Task item — Go through the records and copy each line where the string "that" occurs.

Entries taken from a collection —
===== src/rtl/key_repeat.sv =====
// rtl/key_repeat.sv - set-key auto-repeat FSM producing single-cycle step pulses
module key_repeat
  import time_pkg::*;
#(
  parameter int REPEAT_DELAY = 500,
  parameter int REPEAT_RATE  = 100
) (
  input  logic clk,
  input  logic rst_n,
  input  logic set_up,
  input  logic set_down,
  output logic step_up,
  output logic step_down
);

  localparam int TIMER_MAX = (REPEAT_DELAY > REPEAT_RATE) ? REPEAT_DELAY : REPEAT_RATE;
  localparam int TIMER_W   = $clog2(TIMER_MAX + 1);
  localparam logic [TIMER_W-1:0] DELAY_LAST = TIMER_W'(REPEAT_DELAY - 1);
  localparam logic [TIMER_W-1:0] RATE_LAST  = TIMER_W'(REPEAT_RATE - 1);

  if (REPEAT_DELAY < 1 || REPEAT_RATE < 1) begin : g_bad_timing
    $error("key_repeat: REPEAT_DELAY and REPEAT_RATE must be >= 1");
  end

  key_state_t         state, state_nxt;
  logic               dir, dir_nxt;
  logic [TIMER_W-1:0] timer, timer_nxt;
  logic               step;
  logic               active;
  logic               same_key;

  assign active   = set_up ^ set_down;
  assign same_key = active && (set_up == dir);

  always_ff @(posedge clk or negedge rst_n) begin
    if (!rst_n) begin
      state <= KEY_IDLE;
      dir   <= 1'b0;
      timer <= '0;
    end else begin
      state <= state_nxt;
      dir   <= dir_nxt;
      timer <= timer_nxt;
    end
  end

  // The press that moved us into FIRST is committed, so FIRST always steps.
  always_comb begin
    state_nxt = state;
    dir_nxt   = dir;
    timer_nxt = timer;
    step      = 1'b0;
    case (state)
      KEY_IDLE: begin
        timer_nxt = '0;
        if (active) begin
          state_nxt = KEY_FIRST;
          dir_nxt   = set_up;
        end
      end
      KEY_FIRST: begin
        step      = 1'b1;
        timer_nxt = '0;
        state_nxt = same_key ? KEY_DELAY : KEY_IDLE;
      end
      KEY_DELAY: begin
        if (!same_key) begin
          state_nxt = KEY_IDLE;
          timer_nxt = '0;
        end else if (timer == DELAY_LAST) begin
          step      = 1'b1;
          state_nxt = KEY_REPEAT;
          timer_nxt = '0;
        end else begin
          timer_nxt = timer + TIMER_W'(1);
        end
      end
      KEY_REPEAT: begin
        if (!same_key) begin
          state_nxt = KEY_IDLE;
          timer_nxt = '0;
        end else if (timer == RATE_LAST) begin
          step      = 1'b1;
          timer_nxt = '0;
        end else begin
          timer_nxt = timer + TIMER_W'(1);
        end
      end
      default: begin
        state_nxt = KEY_IDLE;
        timer_nxt = '0;
      end
    endcase
  end

  assign step_up   = step & dir;
  assign step_down = step & ~dir;

endmodule
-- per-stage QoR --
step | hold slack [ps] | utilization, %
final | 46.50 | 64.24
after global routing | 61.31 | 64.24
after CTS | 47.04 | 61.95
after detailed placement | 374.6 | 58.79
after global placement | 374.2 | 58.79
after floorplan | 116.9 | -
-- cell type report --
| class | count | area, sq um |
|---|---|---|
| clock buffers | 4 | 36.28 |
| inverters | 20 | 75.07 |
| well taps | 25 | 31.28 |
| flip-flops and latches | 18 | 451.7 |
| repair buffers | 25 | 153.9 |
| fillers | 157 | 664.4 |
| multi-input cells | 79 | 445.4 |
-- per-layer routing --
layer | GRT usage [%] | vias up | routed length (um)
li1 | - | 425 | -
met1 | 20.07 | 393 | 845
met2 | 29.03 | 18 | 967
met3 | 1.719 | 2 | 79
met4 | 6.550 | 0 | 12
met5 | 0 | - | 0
**src/rtl/drone_pkg.sv**
```systemverilog
// rtl/drone_pkg.sv - shared state, control and mode codes for the drone game core
package drone_pkg;

  typedef enum logic [3:0] {
    ST_INICIAL  = 4'd0,
    ST_PREPARA  = 4'd1,
    ST_ESPERA   = 4'd2,
    ST_MOVE     = 4'd3,
    ST_CHECA    = 4'd4,
    ST_ATUALIZA = 4'd5,
    ST_VENCEU   = 4'd6,
    ST_PERDEU   = 4'd7
  } estado_t;

  localparam logic [1:0] CTRL_HOLD = 2'b00;
  localparam logic [1:0] CTRL_POS  = 2'b01;
  localparam logic [1:0] CTRL_NEG  = 2'b10;

  localparam logic [1:0] MODO_CHEIO  = 2'b00;
  localparam logic [1:0] MODO_METADE = 2'b01;
  localparam logic [1:0] MODO_QUARTO = 2'b10;
  localparam logic [1:0] MODO_LIVRE  = 2'b11;

endpackage

```
**src/rtl/edge_detector.sv**
```systemverilog
// rtl/edge_detector.sv - rising-edge detector with synchronous active-high reset
module edge_detector (
  input  logic clock,
  input  logic reset,
  input  logic sinal,
  output logic pulso
);

  logic historico;

  always_ff @(posedge clock) begin
    if (reset) historico <= 1'b0;
    else       historico <= sinal;
  end

  assign pulso = sinal & ~historico;

endmodule

```
**src/rtl/drone_jogo_param.sv**
```systemverilog
// rtl/drone_jogo_param.sv - parametrised drone game engine with lives, move timeout and collision rollback
// Optional once-per-game bonus life when DRONE_VIDA_EXTRA_EN is defined.
module drone_jogo_param
  import drone_pkg::*;
#(
  parameter int LARG      = 16,
  parameter int ALT       = 8,
  parameter int VIDAS_MAX = 3,
  parameter int T_JOGADA  = 1000,
  parameter int W_COL     = 8
) (
  input  logic                           clock,
  input  logic                           reset,
  input  logic                           iniciar,
  input  logic                           confirma,
  input  logic [1:0]                     controle_vertical,
  input  logic [1:0]                     controle_horizontal,
  input  logic [1:0]                     modo,
  input  logic [ALT-1:0]                 mapa_coluna,
  output logic [$clog2(LARG)-1:0]        posicao_horizontal,
  output logic [$clog2(ALT)-1:0]         posicao_vertical,
  output logic [$clog2(VIDAS_MAX+1)-1:0] vidas,
  output logic [W_COL-1:0]               colisoes,
  output logic                           colisao,
  output logic                           venceu,
  output logic                           perdeu,
  output logic                           timeout,
  output logic [3:0]                     db_estado
);

  localparam int WH   = $clog2(LARG);
  localparam int WV   = $clog2(ALT);
  localparam int WVID = $clog2(VIDAS_MAX + 1);
  localparam int WT   = $clog2(T_JOGADA + 1);

  localparam logic [WH-1:0]   H_MAX   = WH'(LARG - 1);
  localparam logic [WV-1:0]   V_MAX   = WV'(ALT - 1);
  localparam logic [WV-1:0]   V_MEIO  = WV'(ALT / 2);
  localparam logic [WVID-1:0] VID_INI = WVID'(VIDAS_MAX);
  localparam logic [WT-1:0]   LIM0_M1 = WT'(T_JOGADA - 1);
  localparam logic [WT-1:0]   LIM1_M1 = WT'(T_JOGADA / 2 - 1);
  localparam logic [WT-1:0]   LIM2_M1 = WT'(T_JOGADA / 4 - 1);

  estado_t       estado;
  logic [1:0]    modo_reg;
  logic [WT-1:0] timer;
  logic [WT-1:0] limite_m1;
  logic [WH-1:0] h_ant, h_nxt;
  logic [WV-1:0] v_ant, v_nxt;
  logic          confirma_pulso;
  logic          bate;
`ifdef DRONE_VIDA_EXTRA_EN
  localparam logic [WH-1:0] H_MEIO = WH'(LARG / 2);
  logic          bonus_dado;
`endif

  edge_detector u_edge_confirma (
    .clock (clock),
    .reset (reset),
    .sinal (confirma),
    .pulso (confirma_pulso)
  );

  always_comb begin
    limite_m1 = LIM0_M1;
    case (modo_reg)
      MODO_METADE: limite_m1 = LIM1_M1;
      MODO_QUARTO: limite_m1 = LIM2_M1;
      default:     limite_m1 = LIM0_M1;
    endcase
  end

  // Saturating next position; codes 00/11 both hold.
  always_comb begin
    h_nxt = posicao_horizontal;
    if (controle_horizontal == CTRL_POS && posicao_horizontal != H_MAX)
      h_nxt = posicao_horizontal + 1'b1;
    else if (controle_horizontal == CTRL_NEG && posicao_horizontal != '0)
      h_nxt = posicao_horizontal - 1'b1;
    v_nxt = posicao_vertical;
    if (controle_vertical == CTRL_POS && posicao_vertical != V_MAX)
      v_nxt = posicao_vertical + 1'b1;
    else if (controle_vertical == CTRL_NEG && posicao_vertical != '0)
      v_nxt = posicao_vertical - 1'b1;
  end

  assign bate      = mapa_coluna[posicao_vertical];
  assign colisao   = (estado == ST_CHECA) && bate;
  assign db_estado = estado;

  always_ff @(posedge clock) begin
    if (reset) begin
      estado             <= ST_INICIAL;
      modo_reg           <= MODO_CHEIO;
      timer              <= '0;
      posicao_horizontal <= '0;
      posicao_vertical   <= V_MEIO;
      h_ant              <= '0;
      v_ant              <= V_MEIO;
      vidas              <= VID_INI;
      colisoes           <= '0;
      venceu             <= 1'b0;
      perdeu             <= 1'b0;
      timeout            <= 1'b0;
`ifdef DRONE_VIDA_EXTRA_EN
      bonus_dado         <= 1'b0;
`endif
    end else begin
      case (estado)
        ST_INICIAL: if (iniciar) estado <= ST_PREPARA;
        ST_PREPARA: begin
          posicao_horizontal <= '0;
          posicao_vertical   <= V_MEIO;
          vidas              <= VID_INI;
          colisoes           <= '0;
          timer              <= '0;
          venceu             <= 1'b0;
          perdeu             <= 1'b0;
          timeout            <= 1'b0;
          modo_reg           <= modo;
`ifdef DRONE_VIDA_EXTRA_EN
          bonus_dado         <= 1'b0;
`endif
          estado             <= ST_ESPERA;
        end
        ST_ESPERA: begin
          // Expiry is checked before the confirma edge so a tie ends the game.
          if (modo_reg != MODO_LIVRE && timer == limite_m1) begin
            perdeu  <= 1'b1;
            timeout <= 1'b1;
            estado  <= ST_PERDEU;
          end else begin
            if (modo_reg != MODO_LIVRE) timer <= timer + 1'b1;
            if (confirma_pulso) estado <= ST_MOVE;
          end
        end
        ST_MOVE: begin
          h_ant              <= posicao_horizontal;
          v_ant              <= posicao_vertical;
          posicao_horizontal <= h_nxt;
          posicao_vertical   <= v_nxt;
          estado             <= ST_CHECA;
        end
        ST_CHECA: begin
          if (bate) begin
            if (colisoes != '1) colisoes <= colisoes + 1'b1;
            vidas              <= vidas - 1'b1;
            posicao_horizontal <= h_ant;
            posicao_vertical   <= v_ant;
            if (vidas == WVID'(1)) begin
              perdeu <= 1'b1;
              estado <= ST_PERDEU;
            end else begin
              estado <= ST_ATUALIZA;
            end
          end else if (posicao_horizontal == H_MAX) begin
            venceu <= 1'b1;
            estado <= ST_VENCEU;
          end else begin
`ifdef DRONE_VIDA_EXTRA_EN
            if (!bonus_dado && posicao_horizontal >= H_MEIO) begin
              bonus_dado <= 1'b1;
              if (vidas != VID_INI) vidas <= vidas + 1'b1;
            end
`endif
            estado <= ST_ATUALIZA;
          end
        end
        ST_ATUALIZA: begin
          timer  <= '0;
          estado <= ST_ESPERA;
        end
        ST_VENCEU, ST_PERDEU: if (iniciar) estado <= ST_PREPARA;
        default: estado <= ST_INICIAL;
      endcase
    end
  end

endmodule
```
## config.mk

```make
export PLATFORM = sky130hd
export DESIGN_NAME = serial_adder
export DESIGN_NICKNAME = d
export VERILOG_FILES = /design/src/rtl/serial_adder_pkg.sv /design/src/rtl/serial_adder_fa_cell.sv /design/src/rtl/serial_adder.sv
export SDC_FILE = /design/constraint.sdc
export NUM_CORES = 1
export LEC_CHECK = 0
export CORE_ASPECT_RATIO = 1.4
export CORE_MARGIN = 2
export CORE_UTILIZATION = 50
export CTS_BUF_LIST = sky130_fd_sc_hd__clkbuf_2
export DETAILED_ROUTE_END_ITERATION = 8
export DONT_BUFFER_PORTS = 1
export GPL_TIMING_DRIVEN = 0
export PLACE_DENSITY = 0.75
export SETUP_SLACK_MARGIN = 0.15
export SYNTH_ARGS = -nofsm -noshare
export SYNTH_HDL_FRONTEND = slang
export SYNTH_HIERARCHICAL = 1
export SYNTH_SLANG_ARGS = --single-unit
```

## constraint.sdc

```tcl
create_clock -name clk -period 1.9 [get_ports clk]
set_input_delay 0.285 -clock clk [delete_from_list [all_inputs] [get_ports clk]]
set_output_delay 0.285 -clock clk [all_outputs]
set_load 0.02 [all_outputs]
```

## src/rtl/serial_adder_pkg.sv

```systemverilog
// Shared types and helpers for the multi-cycle serial adder.
package serial_adder_pkg;

    typedef enum logic {
        IDLE = 1'b0,
        RUN  = 1'b1
    } state_t;

    // Width of a counter that must hold values 0..n.
    function automatic int count_width(input int n);
        return $clog2(n + 1);
    endfunction

endpackage

```

## src/rtl/serial_adder_fa_cell.sv

```systemverilog
// One-bit combinational full adder; the serial adder ripples a chain of these.
module fa_cell (
    input  logic a,
    input  logic b,
    input  logic cin,
    output logic sum,
    output logic cout
);

    assign sum  = a ^ b ^ cin;
    assign cout = (a & b) | (cin & (a ^ b));

endmodule

```

## src/rtl/serial_adder.sv

```systemverilog
// Multi-cycle adder summing BITS_PER_CYCLE bits per clock with a start/done handshake.
// Define SERIAL_ADDER_SUB_EN to add the sub port (a - b via inverted b and carry-in 1).
module serial_adder
    import serial_adder_pkg::*;
#(
    parameter int WIDTH          = 8,
    parameter int BITS_PER_CYCLE = 1
) (
    input  logic             clk,
    input  logic             rst,
    input  logic             start,
    input  logic [WIDTH-1:0] a,
    input  logic [WIDTH-1:0] b,
    input  logic             cin,
`ifdef SERIAL_ADDER_SUB_EN
    input  logic             sub,
`endif
    output logic             busy,
    output logic             done,
    output logic [WIDTH-1:0] sum,
    output logic             cout,
    output logic             overflow
);

    localparam int N  = WIDTH / BITS_PER_CYCLE;
    localparam int CW = count_width(N);
    localparam logic [CW-1:0] LAST = CW'(N - 1);

    if (WIDTH < 2 || BITS_PER_CYCLE < 1 || (WIDTH % BITS_PER_CYCLE) != 0) begin : g_bad_cfg
        $error("serial_adder: BITS_PER_CYCLE must divide WIDTH (WIDTH >= 2)");
    end

    state_t                    state;
    logic [CW-1:0]             count;
    logic [WIDTH-1:0]          opa;
    logic [WIDTH-1:0]          opb;
    logic [WIDTH-1:0]          acc;
    logic                      carry;

    logic [BITS_PER_CYCLE:0]   c;
    logic [BITS_PER_CYCLE-1:0] s;
    logic [WIDTH+BITS_PER_CYCLE-1:0] acc_cat;
    logic [WIDTH-1:0]          acc_nxt;
    logic [WIDTH-1:0]          b_in;
    logic                      carry_in;

`ifdef SERIAL_ADDER_SUB_EN
    // Subtraction is a + ~b + 1, so the carry-in port is ignored when sub is set.
    assign b_in     = sub ? ~b : b;
    assign carry_in = sub ? 1'b1 : cin;
`else
    assign b_in     = b;
    assign carry_in = cin;
`endif

    assign c[0] = carry;

    for (genvar i = 0; i < BITS_PER_CYCLE; i++) begin : g_chain
        fa_cell u_fa (
            .a    (opa[i]),
            .b    (opb[i]),
            .cin  (c[i]),
            .sum  (s[i]),
            .cout (c[i+1])
        );
    end

    // New chunk enters at the top; after N cycles bit 0 of the result sits at acc[0].
    assign acc_cat = {s, acc};
    assign acc_nxt = acc_cat[WIDTH+BITS_PER_CYCLE-1:BITS_PER_CYCLE];

    always_ff @(posedge clk or posedge rst) begin
        if (rst) begin
            state    <= IDLE;
            count    <= '0;
            opa      <= '0;
            opb      <= '0;
            acc      <= '0;
            carry    <= 1'b0;
            busy     <= 1'b0;
            done     <= 1'b0;
            sum      <= '0;
            cout     <= 1'b0;
            overflow <= 1'b0;
        end else begin
            done <= 1'b0;
            case (state)
                IDLE: begin
                    if (start) begin
                        opa   <= a;
                        opb   <= b_in;
                        carry <= carry_in;
                        acc   <= '0;
                        count <= '0;
                        busy  <= 1'b1;
                        state <= RUN;
                    end
                end
                RUN: begin
                    opa   <= opa >> BITS_PER_CYCLE;
                    opb   <= opb >> BITS_PER_CYCLE;
                    acc   <= acc_nxt;
                    carry <= c[BITS_PER_CYCLE];
                    count <= count + CW'(1);
                    // On the final chunk the chain's top cell is bit WIDTH-1.
                    if (count == LAST) begin
                        sum      <= acc_nxt;
                        cout     <= c[BITS_PER_CYCLE];
                        overflow <= c[BITS_PER_CYCLE-1] ^ c[BITS_PER_CYCLE];
                        done     <= 1'b1;
                        busy     <= 1'b0;
                        state    <= IDLE;
                    end
                end
                default: state <= IDLE;
            endcase
        end
    end

endmodule

```

==> flow_summary_export.csv <==
group,metric,value,unit
global_routing,globalRouteMet2Util,29.0,%
timing,final-hold-violation-count,0,
worst_setup_path,data_arrival_time_of_the_worst_path,1.72,ns
worst_setup_path,slowest_stage,"sky130_fd_sc_hd__dfrtp_1",
floorplan,dieArea,4040,µm²
timing,max_slew.worst_pin.slew,0.826,ns
floorplan,floorplan.io_pins,32,
timing,final_setup_fails,0,
floorplan,fp.dieH,74.4,µm
detailed_routing,drc_errors,0,
floorplan,floorplan.rows,25,
clock_network,post-cts-setup-buffer-count,0,
finish,num-nets-final,185,
worst_setup_path,r2r_slack,0.49,ns
worst_setup_path,regToRegEndpoint,"sum[5]",
yosys,synthTopCellsByArea,"sky130_fd_sc_hd__dfrtp_1 58%, sky130_fd_sc_hd__mux2i_1 9.6%, sky130_fd_sc_hd__o21ai_0 7.9%",
detailed_routing,drt_first_pass_iters,4,
timing,rsz0062_at_grt,"false",
detailed_routing,route.vias.total,1117,
placed_design,io_buffers,0,
power_and_ir_drop,power.static_leakage,0.000909,µW
clock_network,root_buffer,"sky130_fd_sc_hd__clkbuf_2",
clock_network,cts_max_path_buffers,2,
timing,timing.setup.tns,0,ns
finish,final-instance-count-excl-fill,204,
global_routing,antenna_violations_before_repair,0,
global_routing,grt_start_max_net_pins,42,
placed_design,placedInstanceArea,1820,µm²
yosys,post_synth_instance_area,1770,µm²
clock_network,cts-htree-levels,2,
clock_network,tritoncts,"done",
finish,layout.cells.most_common,"sky130_fd_sc_hd__dfrtp_1",
worst_setup_path,timing.reg2reg.worst_path_depth,4,
global_routing,grt_pass1_wl,5140,µm
timing,final_max_slew_viol_count,0,
worst_setup_path,critical_path.endpoint_type,"flip-flop",
worst_setup_path,startpoint_type,"flip-flop",
timing,fin_crit,1.41,ns
global_routing,grt_use_met1,21.2,%
yosys,post-synth-top-area-fraction,58.0,%
worst_setup_path,cp_num_buf_inv,1,
global_routing,grt_most_used_layer,"met2",
global_routing,gr-total-overflow,0,
timing,final_min_period_over_clock_period,74.4,%
worst_setup_path,timing.critical_path.cells,"ha_1 -> nand4b_4 -> buf_6 -> mux2_4",
timing,postLayoutSetupSlackWorst,0.486,ns
finish,insertedDiodeCount,0,
finish,design_area,1870,µm²
worst_setup_path,type_of_the_worst_setup_path,"flip-flop to flip-flop",
finish,syn_to_final_growth,5.52,%
worst_setup_path,critPathMaxStageDelay,0.45,ns
run,cap_viol_max_count,0,
timing,max_slew_margin,44.9,%
detailed_routing,first_iter_violations,39,
worst_setup_path,cp_max_fo,10,
finish,final_cell_mix,"41 x sky130_fd_sc_hd__dfrtp_1, 34 x sky130_fd_sc_hd__nand2_1, 28 x sky130_fd_sc_hd__o21ai_0",
worst_hold_path,hold_path.class,"input pin to flip-flop",
placed_design,dp_slack,0.499,ns
timing,fmaxAchievable,707,MHz
global_routing,met3_usage,5.22,%
worst_setup_path,setup.worst_path.start,"count[0]",
yosys,synth.avg_cell_area,11.4,µm²
status,status,"finished clean",
floorplan,fp.coreArea,3380,µm²
floorplan,die_span_x,54.3,µm
placed_design,placed_cell_count,195,
worst_setup_path,worst_setup_path_endpoint,"sum[5]",
worst_setup_path,worst_r2r_startpoint,"count[0]",
placed_design,place.detailed.hpwl,2250,µm
power_and_ir_drop,peakVddDrop,885,µV
worst_setup_path,path_delay_family,"flip-flops",
detailed_routing,routed_wirelength_normalized_by_instance_count,15.4,µm
timing,fin_worst_skew,0.0106,ns
detailed_routing,routed_wirelength,3140,µm
detailed_routing,vias_per_cell,5.48,
yosys,post_synth_num_cell_types,22,
clock_network,post_cts_resized,0,
worst_hold_path,hold_depth,2,
worst_setup_path,cp_data_required_time,2.20,ns
power_and_ir_drop,power_density,1470,nW/µm²
worst_setup_path,worst-path-stages,4,
clock_network,worst_skew_pair.late_latency,0.40,ns
clock_network,numCtsBuffers,5,
detailed_routing,drtAntennaViolNets,0,
floorplan,starting_utilization_of_the_core_area,52.4,%
power_and_ir_drop,total_power,2740,µW
global_routing,grt.total_usage,17.9,%
global_routing,number_of_global_route_vias_before_repair,1121,
yosys,number_of_nets_produced_by_synthesis,177,
finish,drive_above_1_share,13.4,%
clock_network,path_clk_slew,0.19,ns
clock_network,clock_sink_count,41,
clock_network,ctsHoldBuffers,1,
yosys,yosys_warnings,6,
worst_hold_path,hold_path.startpoint,"b[7]",
yosys,synthesis.instances,155,
yosys,synth-seq-area-share,58.0,%
placed_design,gp_congestion,0.794,
yosys,post-synth-top-area-cell,"sky130_fd_sc_hd__dfrtp_1",
yosys,ys_seq_elements,41,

Written response —
  // The press that moved us into FIRST is committed, so FIRST always steps.
    // Width of a counter that must hold values 0..n.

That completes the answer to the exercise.